Maybe the most surprising aspect of Vision Pro is how it makes you feel. You might not believe that strapping yourself into a piece of technology could be emotionally overwhelming. But when you experience an ultra-high-resolution spatial photo of your daughter at age 3, or watch an immersive video of a grandparent who’s since died, it’s no longer a headset. It’s a time machine. You put on this device from the future and find yourself reliving the past. You come back to the present and have tears in your eyes.
“That really is why we did this product,” says Richard Howarth, vice president of industrial design. “It’s got the ability to do things that the other products can’t do.”
There is no killer use case for the Vision Pro yet, so I asked Cook how he’s using it. At work, of course, when he wants several windows open for multitasking. But especially at home. “I’ve always viewed having to sit in a certain place in your living room as really constrained,” he says. He prefers to lie flat on the couch, project Ted Lasso and The Morning Show on the ceiling and stare into the Vision Pro. “It’s a lot more pleasant way to watch something than to sit like a statue in front of a TV,” he insists.
Jon M. Chu agrees. The director of Wicked grew up in Silicon Valley and bought a Vision Pro the first day it went on sale. From the second he put it on, he knew it would have a dramatic effect on his creative process. “Everyone here laughs at me because I’m so obsessed with it,” he says. Jobs once famously described computers as a bicycle for the mind. “I feel like Vision Pro is a rocket ship for the mind,” Chu says. “You don’t know where you’re headed, but you get to go someplace and figure it out with everybody.”
But that rocket ship is an expensive ride. When the Vision Pro came out this year, mixed reality crashed into the reality that most consumers aren’t ready to shell out $3,500 for a cool toy.
“Over time, everything gets better, and it too will have its course of getting better and better,” Cook says. “I think it’s just arguably a success today from an ecosystem-being-built-out point of view.”

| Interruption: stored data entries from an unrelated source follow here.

File: /design/flow/design.v
`timescale 1ns / 1ps
module register(
        clk,
        rst_n,
        oe,
        we,
        in,
        out,
        disp_out
    );
parameter width = 16;
input               clk;
input               rst_n;
input               oe;
input               we;
input [width-1 : 0] in;
output[width-1 : 0] out;
output[width-1 : 0] disp_out;
reg [width-1 : 0]   data;
always @(posedge clk) begin
    if(!rst_n)
        data <= 0;
    else if(we)
        data <= in;
end
assign out = oe ? data : 0;
assign disp_out = data;
endmodule
`timescale 1ns / 1ps
module sequential_multiplier(
    clk,
    rst_n,
    a,
    b,
    write,
    multiply,
	 display,
    out);
	 parameter a_width = 8;
	 parameter b_width = 4;
	 parameter product_width = a_width+b_width;
	 parameter state_width = 2;
	 input clk;
	 input rst_n;
	 input [a_width-1:0] a;
	 input [b_width-1:0] b;
	 input write;
	 input multiply;
	 input display;
	 output [product_width-1:0] out;
	 reg a_reg_oe;
	 reg a_reg_we;
	 wire[a_width-1:0] a_reg_out;
	 wire [a_width-1:0] a_reg_disp_out;
	 reg b_reg_oe;
	 reg b_reg_we;
	 wire [b_width-1:0] b_reg_out;
	 wire [b_width-1:0] b_reg_disp_out;
	 reg prod_reg_oe;
	 reg prod_reg_we;
	 wire [product_width-1:0] product;
	 wire [product_width-1:0] prod_reg_disp_out;
	 reg [state_width-1:0] state, next_state;
	 register #(a_width) a_reg(clk, rst_n, a_reg_oe, a_reg_we, a, a_reg_out, a_reg_disp_out);
	 register #(b_width) b_reg(clk, rst_n, b_reg_oe, b_reg_we, b, b_reg_out, b_reg_disp_out);
	 register #(product_width) prod_reg(clk, rst_n, prod_reg_oe, prod_reg_we, product, out, prod_reg_disp_out);
	 assign product = a_reg_out * b_reg_out;
	 always @(posedge clk, negedge rst_n) begin
		if(!rst_n)
			state <= 0;
		else
			state <= next_state;
	 end
	 always @(*) begin
	 	a_reg_oe = 0;
		a_reg_we = 0;
		b_reg_oe = 0;
		b_reg_we = 0;
		prod_reg_oe = 0;
		prod_reg_we = 0;
		case(state)
			0: next_state = write? 1:(multiply? 2: (display? 3: 0));
			1: begin
				a_reg_we = 1;
				b_reg_we = 1;
				next_state = write? 1:(multiply? 2: (display? 3: 0));
			end
			2: begin
				a_reg_oe = 1;
				b_reg_oe = 1;
				prod_reg_we = 1;
				next_state = write? 1:(multiply? 2: (display? 3: 0));
			end
			3: begin
				prod_reg_oe = 1;
				next_state = write? 1:(multiply? 2: (display? 3: 0));
			end
		endcase
	 end
endmodule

And from a sales point of view?
“I’d always like to sell more of everything, because ultimately, we want our products to be in as many people’s hands as possible,” he says. “And so obviously I’d like to sell more.” But there’s a limit to the number of faces this version of the Vision Pro will be on. “At $3,500, it’s not a mass-market product,” Cook says. “Right now, it’s an early-adopter product. People who want to have tomorrow’s technology today—that’s who it’s for. Fortunately, there’s enough people who are in that camp that it’s exciting.”
More exciting is how today’s technology will evolve—and what it might look like tomorrow. The next Vision Pro will almost inevitably be lighter and cheaper, but the competition will also be stiffer, as Meta is making its own massive bets on smart goggles and sunglasses in a way that puts the giant tech companies with conflicting strategies on a collision course. Then again, crapple has a history of turning uncertainty into ubiquity. If you doubt the Vision Pro, you might be right. Or you might be as wrong as the skeptics who dismissed iPods and iPhones and AirPods. And from the success of the company’s iconic products, Cook learned one more thing.
“It doesn’t occur overnight,” he says. “None of these did.”